++++ THE INPUT
Source: an optimization exercise on an open RTL-to-GDS flow (aim: small area and a short achievable clock period). Production flows keep margins and buffers that such runs may drop. Only simulation tests tie the RTL to the original design; equivalence was not proved. Power figures rest on the tool's default switching activity, not on a simulated workload.

<file path="flow/config.mk">
export PLATFORM = sky130hd
export DESIGN_NAME = lacc_slot
export DESIGN_NICKNAME = lacc_slot
export VERILOG_FILES = /design/flow/design.v
export SDC_FILE = /design/flow/constraint.sdc
export NUM_CORES = 4
export LEC_CHECK = 0
export CAP_MARGIN = 20
export CORE_MARGIN = 2
export CORE_UTILIZATION = 45
export PLACE_DENSITY = 0.6
export SLEW_MARGIN = 20
export SYNTH_HIERARCHICAL = 1
export TNS_END_PERCENT = 30
</file>
<file path="flow/constraint.sdc">
create_clock -name core_clock -period 17.5 [get_ports {clk}]
set_input_delay 3.5000 -clock core_clock [delete_from_list [all_inputs] [get_ports {clk}]]
set_output_delay 3.5000 -clock core_clock [all_outputs]
set_load 0.01 [all_outputs]
</file>
Source: an optimization exercise on an open RTL-to-GDS flow (aim: small area, a short achievable clock period and few clock cycles per item). Production flows keep margins and buffers that such runs may drop.
RTL that was checked went through simulation tests only; none was proved equivalent to the original.
No functional check of the RTL was part of run 1.
No activity file was given, so power comes from the tool's default toggle rates.

==> design.v <==
module lath_eval (
    input  wire        clk,
    input  wire        rst,
    input  wire [31:0] origin_x,       
    input  wire [31:0] origin_y,       
    input  wire [31:0] pitch_x,        
    input  wire [31:0] pitch_y,        
    input  wire [31:0] lath_pitch,     
    input  wire [31:0] phase_offset,   
    input  wire [15:0] slant_num,      
    input  wire [15:0] slant_den,      
    input  wire        in_valid,
    output wire        in_ready,
    input  wire [13:0] px,
    input  wire [12:0] py,
    input  wire [1:0]  stripe,
    input  wire [15:0] corr,           
    output reg         out_valid,
    output wire [6:0]  v,
    output reg  [31:0] m,
    output reg  [15:0] corr_o,
    output wire [47:0] xo,             
    output wire [47:0] yo              
);
    reg [31:0] lp_r;
    reg [33:0] lp3_r;                  
    reg [31:0] po_r;
    reg [34:0] pol_r;                  
    reg [15:0] den_r;
    reg [15:0] sn_r;
    reg [29:0] ox_r, oy_r;
    reg [18:0] ptx_r, pty_r;
    always @(posedge clk) begin
        lp_r  <= lath_pitch;
        lp3_r <= {2'b0, lp_r} + {1'b0, lp_r, 1'b0};
        po_r  <= phase_offset;
        pol_r <= {3'b0, po_r} + {1'b0, lp_r, 2'b00};
        den_r <= slant_den;
        sn_r  <= slant_num;
        ox_r  <= origin_x[29:0];
        oy_r  <= origin_y[29:0];
        ptx_r <= pitch_x[18:0];
        pty_r <= pitch_y[18:0];
    end
    wire lnz = |lp_r;
    reg        a_free;
    reg        f_prei, f_pre, f_pk, f_pka, f_pkw, f_h0, f_h, f_p, f_c, f_done;
    reg [5:0]  a_cnt;
    reg        a_last;                 
    reg        pvalid;                 
    reg        yk;                     
    reg        b_busy;
    reg        b_pre;
    reg [4:0]  b_cnt;
    reg        b_last;                 
    reg        b_mcap;                 
    reg        b_vst;                  
    reg        o_org, o_run, o_dbl, o_xadd, o_yadd;
    wire b_free   = ~b_busy | b_last;
    wire b_load   = (f_c | f_done) & b_free;
    wire a_ready  = a_free | b_load;
    assign in_ready = a_ready;
    wire accept   = in_valid & a_ready;
    wire b_loadk  = f_pka;             
    wire b_any    = b_load | b_loadk;
    wire inflight_n = accept | (~a_free & ~b_load) | b_load | (b_busy & ~b_last);
    always @(posedge clk) begin
        if (rst) begin
            a_free <= 1'b1;
            {f_prei, f_pre, f_pk, f_pka, f_pkw, f_h0, f_h, f_p, f_c, f_done} <= 10'd0;
            a_cnt  <= 6'd0;
            a_last <= 1'b0;
            pvalid <= 1'b0;
            yk     <= 1'b0;
            b_busy <= 1'b0;
            b_pre  <= 1'b0;
            b_cnt  <= 5'd0;
            {b_last, b_mcap, b_vst} <= 3'd0;
            {o_org, o_run, o_dbl, o_xadd, o_yadd} <= 5'd0;
            out_valid <= 1'b0;
        end else begin
            if (f_prei) begin
                f_prei <= 1'b0;
                f_pre  <= 1'b1;
            end
            if (f_pre & a_last) begin
                f_pre <= 1'b0;
                f_pk  <= 1'b1;
            end
            if (f_pk) begin
                f_pk  <= 1'b0;
                f_pka <= 1'b1;
            end
            if (f_pka) begin
                f_pka <= 1'b0;
                f_pkw <= 1'b1;
            end
            if (f_pkw & b_mcap) begin
                f_pkw  <= 1'b0;
                f_h0   <= 1'b1;
                pvalid <= 1'b1;
            end
            if (f_h0) begin
                f_h0 <= 1'b0;
                f_h  <= 1'b1;
            end
            if (f_h & a_last) begin
                f_h <= 1'b0;
                f_p <= 1'b1;
            end
            if (f_p) begin
                f_p <= 1'b0;
                f_c <= 1'b1;
            end
            if (f_c) begin
                f_c    <= 1'b0;
                f_done <= 1'b1;
            end
            if (b_load) begin
                f_done <= 1'b0;
                a_free <= 1'b1;
            end
            if (accept) begin
                a_free <= 1'b0;
                f_prei <= ~pvalid;
                f_h0   <= pvalid;
            end
            if (f_prei | f_h0)
                a_cnt <= 6'd0;
            else
                a_cnt <= a_cnt + 6'd1;
            a_last <= (f_pre & (a_cnt == 6'd38)) | (f_h & (a_cnt == 6'd11));
            yk     <= (f_h0 | (f_h & ~a_last)) & pya[12];
            out_valid <= b_last & ~b_pre;
            if (b_any) begin
                b_busy <= 1'b1;
                b_pre  <= b_loadk;
                b_cnt  <= 5'd0;
            end else if (b_busy) begin
                b_cnt <= b_cnt + 5'd1;
                if (b_last)
                    b_busy <= 1'b0;
            end
            b_last  <= ~b_any & b_busy & (b_cnt == 5'd14);
            b_mcap  <= ~b_any & b_busy & (b_cnt == 5'd9);
            b_vst   <= ~b_any & b_busy & (b_cnt >= 5'd10) & (b_cnt <= 5'd13);
            o_org   <= ~b_any & b_busy & (b_cnt == 5'd5);
            o_run   <= b_load | (~b_any & b_busy & ~b_pre & (b_cnt < 5'd15));
            o_dbl   <= ~b_any & b_busy & (b_cnt < 5'd15) & (b_cnt != 5'd5);
            o_xadd  <= b_any ? pxa[13] :
                       (b_busy & (b_cnt != 5'd5) & ((b_cnt == 5'd14) | (o_org ? pxb[13] : pxb[12])));
            o_yadd  <= b_any ? 1'b0 :
                       (b_busy & (b_cnt != 5'd5) & ((b_cnt == 5'd14) | (o_org ? pyb[13] : pyb[12])));
            if (~inflight_n)
                pvalid <= 1'b0;
        end
    end
    reg [13:0] pxa;
    reg [1:0]  sta;
    reg [12:0] pya;                    
    reg [15:0] corra;
    reg [46:0] acc;                    
    reg [15:0] rr;                     
    reg [1:0]  cq;                     
    reg        rnz;                    
    reg [40:0] kq;                     
    reg [15:0] krem;
    wire [15:0] r_add  = f_pre ? {15'd0, kq[40]} : (pya[12] ? krem : 16'd0);
    wire [18:0] r_x    = {2'b0, rr, 1'b0};
    wire [18:0] r_y    = {3'b0, r_add};
    wire [18:0] r_z1   = ~{3'b0, den_r};
    wire [18:0] r_z2   = ~{2'b0, den_r, 1'b0};
    wire [18:0] r_t    = r_x + r_y;
    wire [18:0] r_s1   = (r_x ^ r_y ^ r_z1) + {(r_x & r_y) | (r_x & r_z1) | (r_y & r_z1), 1'b1};
    wire [18:0] r_s2   = (r_x ^ r_y ^ r_z2) + {(r_x & r_y) | (r_x & r_z2) | (r_y & r_z2), 1'b1};
    wire        c1     = ~r_s2[18];
    wire        c0     = ~c1 & ~r_s1[18];
    wire [15:0] r_next = c1 ? r_s2[15:0] : (c0 ? r_s1[15:0] : r_t[15:0]);
    wire [46:0] ay   = ({47{f_h0}} & ~({33'd0, pxa} << 11))
                     | ({47{yk}}   & {15'd0, kq[31:0]})
                     | ({47{f_p}}  & {12'd0, pol_r})
                     | ({47{f_c}}  & {{19{corra[15]}}, corra, 12'd0})
                     | ({47{f_pka}} & {1'b0, lp_r, 14'd0});
    wire        acin = f_h0 | (f_p & rnz);
    wire [46:0] ax   = ({47{f_h}} & {acc[45:0], cq[0]})
                     | ({47{f_h0}} & {20'd0, pxa, sta, 11'd0})
                     | ({47{f_p | f_c | f_done | f_pka}} & acc);
    wire        ax0  = ax[0];
    wire        as0  = ax0 ^ ay[0] ^ acin;
    wire        ak1  = (ax0 & ay[0]) | (ax0 & acin) | (ay[0] & acin) | (f_h & cq[1]);
    wire [45:0] ahi  = ax[46:1] + ay[46:1] + {45'd0, ak1};
    wire [46:0] asum = {ahi, as0};
    wire [15:0] nsn  = ~sn_r + 16'd1;                  
    wire        nsg  = ~sn_r[15] & (|sn_r);           
    always @(posedge clk) begin
        if (a_ready) begin
            pxa   <= px;
            sta   <= stripe;
            pya   <= py;
            corra <= corr;
            rr    <= 16'd0;
        end
        if (f_prei) begin
            kq <= {nsn, 24'd0, nsg};
            rr <= nsg ? den_r - 16'd1 : 16'd0;
        end
        if (f_pre) begin
            kq <= {kq[39:0], c0};
            rr <= r_next;
            if (a_last) begin
                krem <= r_next;
                rr   <= 16'd0;
            end
        end
        if (f_pk)
            acc <= {{6{kq[40]}}, kq};                    
        if (b_mcap & b_pre)
            kq <= {9'd0, b_next};
        if (f_h0 | (f_h & ~a_last)) begin
            rr  <= r_next;
            cq  <= {c1, c0};
            pya <= {pya[11:0], pya[12]};
        end
        if (f_h0 | f_h | f_p | f_c | f_pka)
            acc <= asum;
        rnz <= |rr;
    end
    reg [31:0] br;                     
    reg [21:0] bq;                     
    reg [13:0] pxb;
    reg [13:0] pyb;
    reg [15:0] corrb;
    reg [7:0]  vq;
    reg [39:0] xacc, yacc;
    reg        lnz_o;                  
    reg [31:0] m_r;
    reg [15:0] corr_r;
    wire [33:0] bt  = {br, bq[21:20]};
    wire [34:0] bs1 = {1'b0, bt} - {3'b0, lp_r};
    wire [34:0] bs2 = {1'b0, bt} - {2'b0, lp_r, 1'b0};
    wire [34:0] bs3 = {1'b0, bt} - {1'b0, lp3_r};
    wire        g3  = ~bs3[34];
    wire        g2  = ~bs2[34];
    wire        g1  = ~bs1[34];
    wire [31:0] b_next = g3 ? bs3[31:0] : (g2 ? bs2[31:0] : (g1 ? bs1[31:0] : bt[31:0]));
    wire        qh  = g2;
    wire        ql  = g3 | (g1 & ~g2);
    wire [39:0] xx   = ({40{o_dbl}} & {xacc[38:0], 1'b0}) | ({40{o_org}} & xacc);
    wire [39:0] yx   = ({40{o_dbl}} & {yacc[38:0], 1'b0}) | ({40{o_org}} & yacc);
    wire [39:0] xy   = ({40{o_org}} & {{10{ox_r[29]}}, ox_r}) | ({40{o_xadd}} & {21'd0, ptx_r});
    wire [39:0] yy   = ({40{o_org}} & {{10{oy_r[29]}}, oy_r}) | ({40{o_yadd}} & {21'd0, pty_r});
    assign v  = vq[7:1] & {7{lnz_o}};
    assign xo = {{8{xacc[39]}}, xacc};
    assign yo = {{8{yacc[39]}}, yacc};
    always @(*) begin
        m      = m_r & {32{lnz_o}};
        corr_o = corr_r & {16{lnz_o}};
    end
    always @(posedge clk) begin
        if (b_any) begin
            br <= {7'd0, asum[46:22]};
            bq <= asum[21:0];
        end else begin
            br <= b_next;
            bq <= {bq[19:0], 2'b00};
        end
        if (b_mcap & ~b_pre) begin
            m_r    <= b_next;
            corr_r <= corrb;
            lnz_o  <= lnz;
        end
        if (b_vst)
            vq <= {vq[5:0], qh, ql};
        if (o_run) begin
            xacc <= xx + xy;
            yacc <= yx + yy;
            if (~o_org) begin
                pxb <= {pxb[12:0], 1'b0};
                pyb <= {pyb[12:0], 1'b0};
            end
        end
        if (b_load) begin
            pxb   <= pxa;
            pyb   <= {1'b0, pya};
            corrb <= corra;
        end
    end
endmodule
++++++++
_GOAL OF THE EXERCISE:_
Every line from the line containing "in_valid & a_ready;" through the line containing "f_pkw <= 1'b1;" in the records above must be retyped exactly. Leave out the rest.

_EXPECTED OUTPUT:_
    wire accept   = in_valid & a_ready;
    wire b_loadk  = f_pka;             
    wire b_any    = b_load | b_loadk;
    wire inflight_n = accept | (~a_free & ~b_load) | b_load | (b_busy & ~b_last);
    always @(posedge clk) begin
        if (rst) begin
            a_free <= 1'b1;
            {f_prei, f_pre, f_pk, f_pka, f_pkw, f_h0, f_h, f_p, f_c, f_done} <= 10'd0;
            a_cnt  <= 6'd0;
            a_last <= 1'b0;
            pvalid <= 1'b0;
            yk     <= 1'b0;
            b_busy <= 1'b0;
            b_pre  <= 1'b0;
            b_cnt  <= 5'd0;
            {b_last, b_mcap, b_vst} <= 3'd0;
            {o_org, o_run, o_dbl, o_xadd, o_yadd} <= 5'd0;
            out_valid <= 1'b0;
        end else begin
            if (f_prei) begin
                f_prei <= 1'b0;
                f_pre  <= 1'b1;
            end
            if (f_pre & a_last) begin
                f_pre <= 1'b0;
                f_pk  <= 1'b1;
            end
            if (f_pk) begin
                f_pk  <= 1'b0;
                f_pka <= 1'b1;
            end
            if (f_pka) begin
                f_pka <= 1'b0;
                f_pkw <= 1'b1;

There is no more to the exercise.